CCC decided today that it didnt see my other card....i'm going to reinstall it and see if that fixes it


----------



## Cold Storm (Apr 22, 2008)

all right, sounds good! Wish the best, and I'm here wooting for ya!


----------



## DanishDevil (Apr 22, 2008)

w00t for my stuff!  Keep pushing it cdawall!

And btw - where's that dual-stage cascade???


----------



## cdawall (Apr 22, 2008)

making it next year now i ran out of time for competition i might throw some DICE on this though


----------



## DanishDevil (Apr 22, 2008)

Sweet!  Can't wait.  I hope the chip isn't cold-bugged!


----------



## cdawall (Apr 22, 2008)

it more than likely is but thats why you do DICE cause its very controllable


----------



## suraswami (Apr 22, 2008)

Thanks.  I will try to run those tests and post here.


----------



## cdawall (Apr 23, 2008)

3.41ghz 

http://valid.x86-secret.com/show_oc.php?id=350528


----------



## Squirrely (Apr 23, 2008)

Very nice on the 3.41!

Whats the max base clock on your NB? My M2N-SLI Deluxe can max at 290mhz for the FSB.

May want to try and get it up (if you can), then set your multiplier accordingly. Heres my clocks on my 5000+ BE:






The HT Link is on a 5x multiplier, and its stable as well.  My CPU is stable until 3ghz, but then even if I put the volts up to 1.4, it still doesn't like past 3ghz.

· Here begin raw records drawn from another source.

<file path="./run.sh">
#!/bin/bash
# OpenROAD 26Q1-2900-gdf79404cd8, Yosys 0.63+post, stock flow scripts
make -C /OpenROAD-flow-scripts/flow DESIGN_CONFIG=/design/flow/config.mk WORK_HOME=/design/flow/orfs finish
</file>
<file path="./config.mk">
export PLATFORM = sky130hd
export DESIGN_NAME = VGA_Cntrl
export DESIGN_NICKNAME = VGA_Cntrl
export VERILOG_FILES = /design/flow/design.v
export SDC_FILE = /design/flow/constraint.sdc
export NUM_CORES = 4
export LEC_CHECK = 1
export CORE_UTILIZATION = 50
</file>
<file path="./constraint.sdc">
current_design VGA_Cntrl

set clk_period 5.7
set clk_io_pct 0.2

create_clock -name clk0 -period $clk_period [get_ports {clk}]

set non_clock_inputs [all_inputs -no_clocks]
set_input_delay [expr $clk_period * $clk_io_pct] -clock clk0 $non_clock_inputs
set_output_delay [expr $clk_period * $clk_io_pct] -clock clk0 [all_outputs]
</file>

I only do 2.8 to let my ram run at 400. I always back down a good bit. 

Well, hope you get higher, I have heard some people get past 3.5 I think.


----------



## dark2099 (Apr 23, 2008)

Thats some sweet speed, did you lower your HT multi and/or RAM speed, and mostly volts and temps?


----------



## Braveheart (Apr 23, 2008)

i wonder if i can get my 6000 X2 that high....


----------



## dark2099 (Apr 23, 2008)

Braveheart said:


> i wonder if i can get my 6000 X2 that high....



I would imagine it is possible, I had a 4800+ stable at 3.125GHz, just depends on the chip, your cooling, and you motherboard.


----------



## cdawall (Apr 23, 2008)

i haven't really tweaked anything yet i was just pushing high multi+some minor bus speeds

i haven't even tried dropping HTT multi yet  and i know the ram isn't even breaking a sweat yet

new superpi run







as for the 6000+ if its an F3 windsor you should be able to hit 3.5+


----------



## Squirrely (Apr 23, 2008)

Braveheart said:


> i wonder if i can get my 6000 X2 that high....



I think you can get around that, but not much higher. The 6000+ is a 90nm chip, unlike the 5000+ BE which is a 65nm chip.


----------



## dark2099 (Apr 23, 2008)

couple more questions, where do i get the mod 1.5 xs super pi, and i notice in some screen shots your HT link is same as FSB, are you doing that to get it stable for running super PI?


----------



## cdawall (Apr 23, 2008)

http://www.xtremesystems.com/pi/

and thats just cpuz being dumb its @ 5x so 230*5=1150mhz


----------



## dark2099 (Apr 23, 2008)

now i cant wait for my AC MX-2 to arrive and Xigmatek to release the Achilles S1284.  and thanks for the link!


----------



## philbrown23 (Apr 23, 2008)

wow nice for an amd chip!


----------



## cdawall (Apr 23, 2008)

no prob but i really doesn't take a really good cooler to get a good oc i'm on a coolermaster gemini II and its doing just fine


----------



## dark2099 (Apr 23, 2008)

i was testing my BE at the speeds in my cpu-z validation sig and it was hitting 48c, using AS5 now on my Zalman CPNS 9500 , AC MX-2 will be here before the end of the week so that should help.  I should work on doing some cable management to improve airflow, but I lack the motivation to go buy some round IDE cable and zip ties to help.  I also kinda regret getting an AC Accelero S1 Rev 2 for my 3870 cause now I can't fit a side fan in my case.


----------



## cdawall (Apr 23, 2008)

what did you measure temps with? everything im using is giving me wacky temps


----------



## dark2099 (Apr 23, 2008)

I was using both Everest and Speed Fan which gave identical temps for the core.


----------



## suraswami (Apr 23, 2008)

dark2099 said:


> i was testing my BE at the speeds in my cpu-z validation sig and it was hitting 48c, using AS5 now on my Zalman CPNS 9500 , AC MX-2 will be here before the end of the week so that should help.  I should work on doing some cable management to improve airflow, but I lack the motivation to go buy some round IDE cable and zip ties to help.  I also kinda regret getting an AC Accelero S1 Rev 2 for my 3870 cause now I can't fit a side fan in my case.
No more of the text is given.